Prashant Bhushan, activist, and the senior lawyer was held guilty of contempt against the supreme court following his tweets on twitter. According to Bushan the tweets were an attempt to practice his freedom of speech by actively engaging in criticism of justice in the country.
In today’s hearing, a bench headed by Arun Mishra, B.R. Gavai, and Krishna Murar the apex court has decided to allow the 63-year-old lawyer to reconsider his statement.
In response to the court’s verdict, Bhushan refused saying, “I don’t want to reconsider the statement. As regards giving time, I don’t think it will serve any useful purpose.”
Regardless, they decided to allow Bhushan the time to reconsider his statements alleging an “attack” on the apex court before a final verdict is given on the case.
In response the decision Bhushan replied, “I may reconsider it if my lordships want but there won’t be any substantial change. I don’t want to waste my lordships’ time. I will consult my lawyer.”
Justice Arun Kumar Mishra in response to Bhushan’s statement said, “You better reconsider it… don’t just apply legal brain here.”
While Bhushan argued his defense by saying he time won’t change his finding, The judge said that Bhushan’s pro bono work was admirable and would work in his favour during sentencing.
The court had informed that the right to freedom of speech is “not absolute to anyone”. He emphasized that being an activist does not give you the right to cross the line which Bhushan has allegedly crossed.

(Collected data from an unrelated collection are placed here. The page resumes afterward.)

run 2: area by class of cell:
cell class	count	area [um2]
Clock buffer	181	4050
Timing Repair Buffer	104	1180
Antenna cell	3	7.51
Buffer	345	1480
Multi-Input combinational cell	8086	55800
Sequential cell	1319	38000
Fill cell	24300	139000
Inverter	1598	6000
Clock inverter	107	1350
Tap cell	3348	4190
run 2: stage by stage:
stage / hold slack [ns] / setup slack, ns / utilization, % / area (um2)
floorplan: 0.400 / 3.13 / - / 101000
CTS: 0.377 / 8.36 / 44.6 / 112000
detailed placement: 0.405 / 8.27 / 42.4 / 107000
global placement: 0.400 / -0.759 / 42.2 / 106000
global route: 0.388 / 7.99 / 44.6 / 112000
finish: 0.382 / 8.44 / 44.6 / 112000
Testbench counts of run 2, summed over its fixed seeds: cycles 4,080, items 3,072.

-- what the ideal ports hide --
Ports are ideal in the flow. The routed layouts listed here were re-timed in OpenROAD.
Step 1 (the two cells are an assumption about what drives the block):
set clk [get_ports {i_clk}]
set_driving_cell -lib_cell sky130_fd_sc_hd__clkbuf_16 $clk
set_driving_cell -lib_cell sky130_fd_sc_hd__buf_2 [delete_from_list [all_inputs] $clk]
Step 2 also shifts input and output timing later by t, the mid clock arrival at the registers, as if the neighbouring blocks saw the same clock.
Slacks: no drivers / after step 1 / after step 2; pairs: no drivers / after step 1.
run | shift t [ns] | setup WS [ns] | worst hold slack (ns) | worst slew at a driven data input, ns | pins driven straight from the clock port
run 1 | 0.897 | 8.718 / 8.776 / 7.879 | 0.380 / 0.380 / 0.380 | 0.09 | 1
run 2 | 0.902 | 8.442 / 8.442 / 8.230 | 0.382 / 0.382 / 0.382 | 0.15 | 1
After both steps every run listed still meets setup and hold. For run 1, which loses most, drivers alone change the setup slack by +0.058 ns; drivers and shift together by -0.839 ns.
From an optimization exercise on the open Yosys and OpenROAD flow, aimed at small area; shortcuts taken in it are not production practice. In this exercise RTL edits were held to simulation tests only and were not proved equivalent to the original. Power is estimated from default activity; no workload was simulated.

### flow/flow/run.sh
#!/bin/bash
# Standard ORFS layout (the standard.sh) with two changes: the port
# buffers are sky130_fd_sc_hd__buf_1, and the clock tree uses clkbuf_8
# with larger sink clusters and no dummy loads. Each step logs to its own file.
set -euo pipefail
export BUFFER_PORTS_ARGS="-buffer_cell sky130_fd_sc_hd__buf_1"
export CTS_ARGS="-sink_clustering_enable -repair_clock_nets -dont_use_dummy_load -buf_list sky130_fd_sc_hd__clkbuf_8 -sink_clustering_size 18 -sink_clustering_max_diameter 70"
bash standard.sh synth > synth.log 2>&1
bash standard.sh floorplan > floorplan.log 2>&1
bash standard.sh place > place.log 2>&1
bash standard.sh cts > cts.log 2>&1
bash standard.sh route > route.log 2>&1
bash standard.sh finish > finish.log 2>&1
### flow/standard.sh
#!/bin/bash
# synth_recipe.tcl (not shown) runs the flow's synth.tcl, then flattens the netlist and writes it again
# the make line also repeats each setting of config.mk as NAME=value (left out here)
make -C /OpenROAD-flow-scripts/flow DESIGN_CONFIG=/design/flow/config.mk WORK_HOME=/design/flow/orfs CLKGATE_MAP_FILE= SYNTH_SCRIPT=/design/flow/synth_recipe.tcl "${@:-finish}"
### flow/config.mk
export PLATFORM = sky130hd
export DESIGN_NAME = trace_retire_buffer
export DESIGN_NICKNAME = trace_retire_buffer
export VERILOG_FILES = /design/flow/design.v
export SDC_FILE = /design/flow/constraint.sdc
export NUM_CORES = 4
export LEC_CHECK = 0
export CAP_MARGIN = 20
export CORE_MARGIN = 2
export CORE_UTILIZATION = 40
export PLACE_DENSITY = 0.6
export SLEW_MARGIN = 20
export SYNTH_HIERARCHICAL = 1
### flow/constraint.sdc
create_clock -name core_clock -period 5.0 [get_ports {clk}]
set_input_delay 1.0000 -clock core_clock [delete_from_list [all_inputs] [get_ports {clk}]]
set_output_delay 1.0000 -clock core_clock [all_outputs]
set_load 0.01 [all_outputs]
### flow/design.v
module trace_retire_buffer #(
    parameter int DEPTH = 8,
    parameter int CNT_W = 16
) (
    input  logic             clk,
    input  logic             rst,
    input  logic             trace_en,
    input  logic             ret_valid,
    input  logic [31:0]      ret_pc,
    input  logic [31:0]      ret_insn,
    input  logic [4:0]       ret_rd_addr,
    input  logic [31:0]      ret_rd_wdata,
    input  logic             trc_ready,
    input  logic             cyc_wr,
    input  logic [31:0]      cyc_wdata,
    input  logic             instret_wr,
    input  logic [63:0]      instret_wdata,
    output logic             trc_valid,
    output logic [31:0]      trc_pc,
    output logic [31:0]      trc_insn,
    output logic [4:0]       trc_rd_addr,
    output logic [31:0]      trc_rd_wdata,
    output logic [31:0]      trc_cycle,
    output logic [2:0]       trc_class,
    output logic [63:0]      instret,
    output logic [CNT_W-1:0] drop_cnt,
    output logic             overflow
);
    localparam int PTR_W = $clog2(DEPTH);
    localparam int ENTRY_W = 32 + 32 + 5 + 32 + 32;   
    localparam logic [2:0] CLS_ALU    = 3'd0;
    localparam logic [2:0] CLS_BRANCH = 3'd1;
    localparam logic [2:0] CLS_JUMP   = 3'd2;
    localparam logic [2:0] CLS_LOAD   = 3'd3;
    localparam logic [2:0] CLS_STORE  = 3'd4;
    localparam logic [2:0] CLS_SYSTEM = 3'd5;
    localparam logic [2:0] CLS_UNK    = 3'd7;
    logic [ENTRY_W-1:0] mem [DEPTH];
    logic [ENTRY_W-1:0] new_e, head;
    logic [PTR_W-1:0]   wr_ptr;            
    logic [DEPTH-1:0]   wr_dec;            
    logic [DEPTH-1:0]   rd_sel;            
    logic               last_push;         
    logic               match;             
    logic [31:0]        cyc;
    logic [63:0]        instret_q;
    logic [CNT_W-1:0]   drop_q;
    logic               overflow_q;
    logic               empty, full, push, pop, drop;
    function automatic logic [2:0] classify(input logic [31:0] insn);
        logic [6:0] op;
        logic [2:0] f3;
        logic [2:0] c;
        op = insn[6:0];
        f3 = insn[14:12];
        c  = CLS_UNK;
        case (op)
            7'b0110111, 7'b0010111, 7'b0110011, 7'b0010011: c = CLS_ALU;
            7'b1100011: if (f3 != 3'b010 && f3 != 3'b011) c = CLS_BRANCH;
            7'b1101111: c = CLS_JUMP;
            7'b1100111: if (f3 == 3'b000) c = CLS_JUMP;
            7'b0000011: if (f3 == 3'b000 || f3 == 3'b001 || f3 == 3'b010 ||
                            f3 == 3'b100 || f3 == 3'b101) c = CLS_LOAD;
            7'b0100011: if (f3 == 3'b000 || f3 == 3'b001 || f3 == 3'b010) c = CLS_STORE;
            7'b0001111: if (f3 == 3'b000 || f3 == 3'b001) c = CLS_SYSTEM;
            7'b1110011: begin
                if (f3 == 3'b000) begin
                    if (insn == 32'h00000073 || insn == 32'h00100073 ||
                        insn == 32'h30200073 || insn == 32'h10500073)
                        c = CLS_SYSTEM;
                end else if (f3 != 3'b100) begin
                    c = CLS_SYSTEM;
                end
            end
            default: c = CLS_UNK;
        endcase
        classify = c;
    endfunction
    function automatic logic [63:0] inc_carry64(input logic [63:0] q, input logic cin);
        logic [15:0] g;
        logic [16:0] gc;
        logic [63:0] c;
        for (int k = 0; k < 16; k++) g[k] = &q[4*k +: 4];
        gc[0] = cin;
        for (int k = 0; k < 16; k++) gc[k+1] = gc[k] & g[k];
        for (int k = 0; k < 16; k++) begin
            c[4*k]   = gc[k];
            c[4*k+1] = gc[k] & q[4*k];
            c[4*k+2] = gc[k] & q[4*k] & q[4*k+1];
            c[4*k+3] = gc[k] & q[4*k] & q[4*k+1] & q[4*k+2];
        end
        inc_carry64 = c;
    endfunction
    logic [63:0] cyc_c, instret_c, drop_c;
    logic [31:0] cyc_d;
    logic [63:0] instret_d;
    assign cyc_c     = inc_carry64({32'd0, cyc}, 1'b1);
    assign instret_c = inc_carry64(instret_q, ret_valid);
    assign drop_c    = inc_carry64({48'd0, drop_q}, drop && (drop_q != '1));
    for (genvar i = 0; i < 32; i++) begin : g_cyc
        trb_cbit u_b (.q(cyc[i]), .c(cyc_c[i]), .wr(cyc_wr), .w(cyc_wdata[i]), .d(cyc_d[i]));
    end
    for (genvar i = 0; i < 64; i++) begin : g_ins
        trb_cbit u_b (.q(instret_q[i]), .c(instret_c[i]), .wr(instret_wr), .w(instret_wdata[i]),
                      .d(instret_d[i]));
    end
    always_comb begin
        for (int i = 0; i < DEPTH; i++) wr_dec[i] = (wr_ptr == PTR_W'(i));
        match = |(rd_sel & wr_dec);
        empty = match && !last_push;
        full  = match && last_push;
        pop   = !empty && trc_ready;
        push  = ret_valid && trace_en && (!full || pop);
        drop  = ret_valid && trace_en && full && !pop;
    end
    assign new_e = {ret_pc, ret_insn, ret_rd_addr, ret_rd_wdata, cyc};
    always_ff @(posedge clk or posedge rst) begin
        if (rst) begin
            cyc        <= '0;
            instret_q  <= '0;
            drop_q     <= '0;
            overflow_q <= 1'b0;
        end else begin
            cyc       <= cyc_d;
            instret_q <= instret_d;
            drop_q    <= drop_q ^ drop_c[CNT_W-1:0];
            if (drop) overflow_q <= 1'b1;
        end
    end
    always_ff @(posedge clk or posedge rst) begin
        if (rst) begin
            wr_ptr    <= '0;
            rd_sel    <= DEPTH'(1);
            last_push <= 1'b0;
        end else begin
            if (push) wr_ptr <= wr_ptr + 1'b1;
            if (pop)  rd_sel <= {rd_sel[DEPTH-2:0], rd_sel[DEPTH-1]};
            if (push != pop) last_push <= push;
        end
    end
    always_ff @(posedge clk) begin
        for (int i = 0; i < DEPTH; i++)
            if (push && wr_dec[i]) mem[i] <= new_e;
    end
    logic [ENTRY_W-1:0] g0, g1;
    logic               rd_zero;    
    assign rd_zero = (trc_rd_addr == 5'd0);
    for (genvar b = 0; b < ENTRY_W; b++) begin : g_rd
        trb_aoi3 u_g0 (.a0(mem[0][b]), .a1(mem[1][b]), .a2(mem[2][b]),
                       .s0(rd_sel[0]), .s1(rd_sel[1]), .s2(rd_sel[2]), .y(g0[b]));
        trb_aoi3 u_g1 (.a0(mem[3][b]), .a1(mem[4][b]), .a2(mem[5][b]),
                       .s0(rd_sel[3]), .s1(rd_sel[4]), .s2(rd_sel[5]), .y(g1[b]));
        if (b >= 32 && b < 64) begin : g_wd
            trb_fin2z u_g2 (.g0(g0[b]), .g1(g1[b]), .a0(mem[6][b]), .a1(mem[7][b]),
                            .s0(rd_sel[6]), .s1(rd_sel[7]), .z(rd_zero), .y(head[b]));
        end else begin : g_nz
            trb_fin2 u_g2 (.g0(g0[b]), .g1(g1[b]), .a0(mem[6][b]), .a1(mem[7][b]),
                           .s0(rd_sel[6]), .s1(rd_sel[7]), .y(head[b]));
        end
    end
    assign trc_valid    = !empty;
    assign {trc_pc, trc_insn, trc_rd_addr, trc_rd_wdata, trc_cycle} = head;
    assign trc_class    = classify(trc_insn);
    assign instret      = instret_q;
    assign drop_cnt     = drop_q;
    assign overflow     = overflow_q;
endmodule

Prashant Bhushan had earlier requested another bench to hear his arguments regarding the sentencing. His plea was however rejected. The court had said, “You are asking us to commit an act of impropriety that arguments on sentencing should be heard by another bench,” in response to his plea.
Prashant Bhushan’s statement in response to his hearing informed that he was ” shocked that the court holds me guilty of “malicious, scurrilous, calculated attack” on the institution of administration of justice. I am dismayed that the Court has arrived at this conclusion without providing any evidence of my motives to launch such an attack,”
“I am pained that I have been held guilty of committing contempt of the Court whose majesty I have tried to uphold – not as a courtier or cheerleader but as a humble guard – for over three decades, at some personal and professional cost. I am pained, not because I may be punished, but because I have been grossly misunderstood,” Bhushan added.
He further said that he was “disappointed” that the court had not even served him a copy of the complaint at the basis of which the suo-motu notice was issued.